Por suerte, ahora los carceleros me
daban la espalda, y con el casual respiro de quien lleva demasiada compra para
sacar las llaves, abrí el portal con un suave empujón, haciendo chirriar un
poco las viejas bisagras, e invitándome cordialmente a entrar, uno de ellos
soltó.
—¡Niñato de mierda, sal de aquí!
Como mi intención no era quedarme mucho tiempo, mostré
mis cartas a los ojos atónitos de dos de los asaltantes, sabiendo al instante
que esa mano la había ganado y que ellos habían soltado todo lo que tenían por
subestimarme. Pese a aquella oscuridad, a que las manos me temblaban poco menos
que el corazón y a que las pistolas no pesasen precisamente poco, conseguí
apuntar al hombre que aún estaba centrado en seguir jugando con su pistola, al
tiempo que detenía con la mira libre que me quedaba a otro, quien se atrevió a
dar un paso al frente buscando detenerme. Tardaron otros dos segundos en
mirarme con burlona sonrisa, lo que me sirvió como excusa para desconectar de
toda la moral que había aprendido, solo por un segundo, el suficiente para
apretar el gatillo.

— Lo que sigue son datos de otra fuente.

File: flow/design.v
module clock_divider (clock, reset, divided_clocks);  
 input  logic          reset, clock;  
 output logic  [31:0]  divided_clocks = 0;  
 always_ff @(posedge clock) begin  
  divided_clocks <= divided_clocks + 1;   
 end  
endmodule 
File: flow/run.sh
#!/bin/bash
# OpenROAD 26Q1-2900-gdf79404cd8, Yosys 0.63+post, stock flow scripts
make -C /OpenROAD-flow-scripts/flow DESIGN_CONFIG=/design/flow/config.mk WORK_HOME=/design/flow/orfs finish
File: flow/config.mk
export PLATFORM = sky130hd
export DESIGN_NAME = clock_divider
export DESIGN_NICKNAME = clock_divider
export VERILOG_FILES = /design/flow/design.v
export SDC_FILE = /design/flow/constraint.sdc
export NUM_CORES = 4
export LEC_CHECK = 1
export CORE_AREA = 10 10 101 101
export DIE_AREA = 0 0 111 111
File: flow/constraint.sdc
current_design clock_divider

set clk_period 4.4
set clk_io_pct 0.2

create_clock -name clk0 -period $clk_period [get_ports {clock}]

set non_clock_inputs [all_inputs -no_clocks]
set_input_delay [expr $clk_period * $clk_io_pct] -clock clk0 $non_clock_inputs
set_output_delay [expr $clk_period * $clk_io_pct] -clock clk0 [all_outputs]
==> /design/flow/design.v <==
module piano_drawer(
    output logic [7:0] r, g, b,
    input logic c_note, d_note, e_note, f_note, g_note, a_note, b_note,
    input logic [9:0] x,
    input logic [8:0] y
);
	always_comb begin
			    r = 8'd255;
             g = 8'd255;
             b = 8'd255;
			 if (((y >= 50 && y<= 52) || (y >= 400 && y<= 402)) && (x >= 56 && x <= 581)) begin
				  r = 8'h0;
				  g = 8'h0;
				  b = 8'h0;
			 end
			if (((x >= 55 && x <= 57) || (x >= 130 && x <= 132) || 
                 (x >= 205 && x <= 207) || (x >= 280 && x <= 282) || 
                 (x >= 355 && x <= 357) || (x >= 430 && x <= 432) || 
                 (x >= 505 && x <= 507) || (x >= 580 && x <= 582)) &&
                (y >= 50 && y <= 400)) begin
                r = 8'd0;
                g = 8'd0;
                b = 8'd0;
          end 
			if (((x >= 106 && x <= 156) || (x >= 181 && x <= 231) || 
                 (x >= 331 && x <= 381) || (x >= 406 && x <= 456) || 
                 (x >= 481 && x <= 531) ) &&
                (y >= 50 && y <= 250)) begin
                r = 8'd0;
                g = 8'd0;
                b = 8'd0;
          end 
			if (c_note &&(((x >= 58 && x <= 105) && (y >= 53 && y <= 250)) || 
               ((x >= 58 && x <= 129) && (y >= 251 && y <= 400)))) begin
                r = 8'd255;
                g = 8'd255;
                b = 8'd0;
          end
			if (d_note &&(((x >= 157 && x <= 180) && (y >= 53 && y <= 250)) || 
               ((x >= 133 && x <= 204) && (y >= 251 && y <= 400)))) begin
                r = 8'd255;
                g = 8'd255;
                b = 8'd0;
         end
			if (e_note &&(((x >= 231 && x <= 279) && (y >= 53 && y <= 250)) || 
               ((x >= 208 && x <= 279) && (y >= 251 && y <= 400)))) begin
                r = 8'd255;
                g = 8'd255;
                b = 8'd0;
         end
			if (f_note &&(((x >= 283 && x <= 330) && (y >= 53 && y <= 250)) || 
               ((x >= 283 && x <= 354) && (y >= 251 && y <= 400)))) begin
                r = 8'd255;
                g = 8'd255;
                b = 8'd0;
         end
			if (g_note &&(((x >= 382 && x <= 405) && (y >= 53 && y <= 250)) || 
               ((x >= 358 && x <= 429) && (y >= 251 && y <= 400)))) begin
                r = 8'd255;
                g = 8'd255;
                b = 8'd0;
         end
			if (a_note &&(((x >= 457 && x <= 480) && (y >= 53 && y <= 250)) || 
               ((x >= 433 && x <= 504) && (y >= 251 && y <= 400)))) begin
                r = 8'd255;
                g = 8'd255;
                b = 8'd0;
         end
			if (b_note &&(((x >= 532 && x <= 579) && (y >= 53 && y <= 250)) || 
               ((x >= 508 && x <= 579) && (y >= 251 && y <= 400)))) begin
                r = 8'd255;
                g = 8'd255;
                b = 8'd0;
         end
		end
endmodule
==> /design/flow/run.sh <==
#!/bin/bash
# OpenROAD 26Q1-2900-gdf79404cd8, Yosys 0.63+post, stock flow scripts
make -C /OpenROAD-flow-scripts/flow DESIGN_CONFIG=/design/flow/config.mk WORK_HOME=/design/flow/orfs finish
==> /design/flow/config.mk <==
export PLATFORM = sky130hd
export DESIGN_NAME = piano_drawer
export DESIGN_NICKNAME = piano_drawer
export VERILOG_FILES = /design/flow/design.v
export SDC_FILE = /design/flow/constraint.sdc
export NUM_CORES = 4
export LEC_CHECK = 1
export CORE_UTILIZATION = 30
==> /design/flow/constraint.sdc <==
current_design piano_drawer

set clk_period 3.5
set clk_io_pct 0.2

create_clock -name clk0 -period $clk_period

set non_clock_inputs [all_inputs -no_clocks]
set_input_delay [expr $clk_period * $clk_io_pct] -clock clk0 $non_clock_inputs
set_output_delay [expr $clk_period * $clk_io_pct] -clock clk0 [all_outputs]
==> run_results.csv <==
group,metric,value,unit
run_status,status,"finished with violations",
run_status,violations,"setup timing",
yosys,netlist.area_leader.share,15.9,%
global_routing,grt_overflow,0,
setup_path,cp-end-kind,"output port",
sta,rsz0062_at_grt,"true",
sta,finalHoldViolCount,0,
sta,fmax,283,MHz
yosys,synth_seq_share,0,%
finish,n_clock_buffer,0,
yosys,synth_warnings,1,
yosys,ys_cells,200,
global_routing,antenna_found_initial,0,
yosys,syn_area,0.00132,mm2
global_routing,grt_first_pass_wirelength,7840,um
finish,final_core_util,57.7,%
setup_path,cp_max_fo,5,
global_routing,grt_max_degree,16,
routing,finalWirelength,5130,um
pwr,peakVddDrop,60.0,uV
die,dieWidth,68.3,um
sta,slew_headroom,75.5,%
finish,seq_cell_count,0,
die,die_area,0.00467,mm2
sta,fin_crit_sh,101,%
routing,remaining_drc_errors,0,
place,port_buffers,50,
yosys,syn_avg_cell_area,6.60,um2
global_routing,grt_util_all_layers,22.1,%
pwr,powerDensity,133,mW/mm2
finish,syn_to_final_growth,79.8,%
sta,tightest_slew,0.359,ns
routing,num_vias,1887,
die,coreArea,0.00412,mm2
yosys,synthMostInstantiatedCell,"buf_4",
yosys,syn_inst,200,
setup_path,cp-start-kind,"primary input",
place,gp_congestion,1.02,
routing,drtPass1Iterations,4,
yosys,synthDistinctLibCells,62,
setup_path,worstPathRequired,2.80,ns
die,ios,50,
die,die_height,68.3,um
routing,viasPerCell,5.44,
routing,diodes,0,
hold_path,worstHoldPathType,"in2out",
flow_run,warnings,34,
yosys,area_leaders,"buf_4 (16%), nand2_1 (4.8%), a21oi_1 (4.5%)",
global_routing,grt_pass1_vias,1584,
sta,fin_crit,3.54,ns
place,dp_hpwl,3940,um
die,fp_util,32.1,%
routing,wire_per_inst,14.8,um
finish,drive_gt1_share,46.1,%
sta,finalHoldWorstSlack,2.50,ns
sta,postLayoutSetupSlackWorst,-0.0398,ns
sta,setup_viol,16,
routing,dr.first_iter.drc_count,169,
die,rows,23,
yosys,synth_top_cell_by_area,"buf_4",
routing,drtAntennaViolNets,0,
finish,fill_cells,372,
yosys,common_cells,"buf_4 (28), nand2_1 (17), nor2_1 (14)",
yosys,ys_chip_area,0.00132,mm2
pwr,total_power,315,uW
flow_run,maxCapViolations,0,
sta,slew_violations,0,
pwr,cellLeakagePower,0.00101,uW
finish,regArea,0,um2
setup_path,cp.arrival,2.84,ns
clocking,hold_buffers,0,
setup_path,crit_type,"in2out",
-- critical path: stages --
cell and delay (ns):
buf_8 0.09, or4_4 0.56, buf_6 0.14, mux2_4 0.26, o22ai_2 0.17, nor4_2 0.08
o221ai_2 0.26, nand4bb_4 0.19, buf_16 0.17, buf_6 0.11, buf_2 0.10
-- final cells by class --
| class | instances | area (um2) | area share [%] |
|---|---|---|---|
| multi-input combinational | 156 | 1150 | 48.3 |
| timing repair buffer | 135 | 1140 | 48.1 |
| tap | 50 | 62.6 | 2.64 |
| inverter | 6 | 22.5 | 0.949 |
-- routing by layer --
metal	GRT usage (%)	up-vias	part of all wire (%)
li1	-	953	-
met1	35.0	843	48
met2	32.7	84	44
met3	1.35	7	7.4
met4	3.13	0	1.0
met5	0	-	0
-- power by group --
group,switching [uW],internal [uW]
Sequential,0,0
Clock,0,0
Combinational,127,188
-- cell usage in the layout (no fill, tap or decap), types with 3 or more instances in the layout --
master / count
o211ai_1: 4
dlygate4sd2_1: 7
nand3_1: 10
nor4_2: 5
o31a_1: 3
buf_6: 15
buf_2: 12
a21oi_1: 10
nor2_1: 13
inv_1: 6
clkdlybuf4s15_1: 9
o21ai_1: 3
clkdlybuf4s15_2: 3
nor2b_1: 3
o21ai_0: 8
nand2_1: 17
a211oi_1: 3
nor4_1: 3
nor3_1: 6
clkdlybuf4s50_1: 9
nand4_1: 5
buf_4: 75
and3_1: 3
-- worst paths after layout --
kind	cells after the start	endpoint	startpoint	slack, ns
worst max-delay path	11	r[1]	x[0]	-0.04
worst min-delay path	8	b[2]	x[9]	2.50
-- cell families after synthesis --
group,Yosys count,synth area share [%]
AND-OR/OR-AND,64,36.2
AND/OR/NAND/NOR,91,40.3
multiplexers,1,0.853
buffers and inverters,44,22.7
-- stage by stage --
step	area, um2	cells	worst slack [ns]	setup TNS (ns)
after floorplan	1320	200	0.211	0
after global placement	2170	336	-0.612	-14.30
after detailed placement	2170	336	-0.628	-13.95
after CTS	2310	345	-0.124	-1.14
after global routing	2370	347	-0.174	-3.63
final	2370	347	-0.0398	-0.516
-- what timing repair did --
| action | in CTS | in global routing |
|---|---|---|
| resized | 138 | 18 |
| gates cloned | 1 | 0 |
| setup endpoints to repair | 24 | 24 |
| setup buffers | 8 | 2 |
| pin swaps | 20 | 7 |
No activity file was given, so power comes from the tool's default toggle rates.
### flow/run.sh
#!/bin/bash
# OpenROAD 26Q1-2900-gdf79404cd8, Yosys 0.63+post, stock flow scripts
make -C /OpenROAD-flow-scripts/flow DESIGN_CONFIG=/design/flow/config.mk WORK_HOME=/design/flow/orfs finish
### flow/config.mk
export PLATFORM = sky130hd
export DESIGN_NAME = Booth_mul_16
export DESIGN_NICKNAME = Booth_mul_16
export VERILOG_FILES = /design/flow/design.v
export SDC_FILE = /design/flow/constraint.sdc
export NUM_CORES = 4
export LEC_CHECK = 1
export CORE_UTILIZATION = 50
### flow/constraint.sdc
current_design Booth_mul_16

set clk_period 31.1
set clk_io_pct 0.2

create_clock -name clk0 -period $clk_period

set non_clock_inputs [all_inputs -no_clocks]
set_input_delay [expr $clk_period * $clk_io_pct] -clock clk0 $non_clock_inputs
set_output_delay [expr $clk_period * $clk_io_pct] -clock clk0 [all_outputs]
### flow/design.v
module Booth_mul_16 (
    input  signed [15:0] X,
    input  signed [15:0] Y,
    output signed [31:0] Z
);
    reg signed [31:0] result;
    reg signed [31:0] acc;
    reg signed [31:0] Y_ext;
    reg [16:0] Booth_X;
    integer i;
    always @(*) begin
        result  = 32'd0;
        Y_ext   = { {16{Y[7]}}, Y };
        Booth_X = {X, 1'b0};
        for (i = 0; i < 16; i = i + 1) begin
            case (Booth_X[i +: 2])
                2'b01: acc =  Y_ext << i;
                2'b10: acc = -Y_ext << i;
                default: acc = 32'd0;
            endcase
            result = result + acc;
        end
    end
    assign Z = result;
endmodule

Y todo el negro se convirtió en rojo, mientras un solo
grito de mujer llenaba mis oídos, destrozándome los tímpanos.
Cuando, sudando y agotado mentalmente, apunté al último
de los demonios, que estaba agazapado en el suelo, solté las dos pistolas al
tiempo que mi esperanza en la humanidad caía en picado. Los gritos le
pertenecían al último de los guardias. Miré entonces a la muñeca tendida en el
suelo. Quien me devolvió la mirada con ojos de cristal; mirada en profunda y
eterna agonía, y una sonrisa dibujada a cuchillo en el cuello y decorada por
millares de moratones y demás cortes por todo el cuerpo desnudo al que habían
arrancado sus vestiduras; sin olvidar que la mitad de su cabello estaba aún
aferrado por la mano del último hombre que la tocó y separado de su cabeza por
los insistentes tirones de este.
Caí de rodillas, lloré y grité dejando que el dolor
inundase mi alrededor, como reconociéndolo mi nuevo oxígeno. Pero la sirena de
los coches de policía que se acercaban lo silenciaron, arrebatándome hasta
aquella libertad.
Me suicidé en la cárcel la primera noche de mi llegada,
después de perder el juicio contra la mujer del portal debido a la relación del
juez con la policía. Fui acusado de homicidio contra dos policías y de lo mismo,
con el añadido de la violación, a la menor. Los periódicos narraban falsos
hechos, aprovechando la jugosa noticia para sacar a la luz fantasiosas
historias que defendían la seguridad y el honor de nuestros protectores;
acostumbrados a hacer que el público solo conociese lo que esperaba y quería
conocer. Pero lo más duro fue aguantar los gritos de cólera de los familiares
de la chica, que en mi tumba resuenan todavía y para siempre.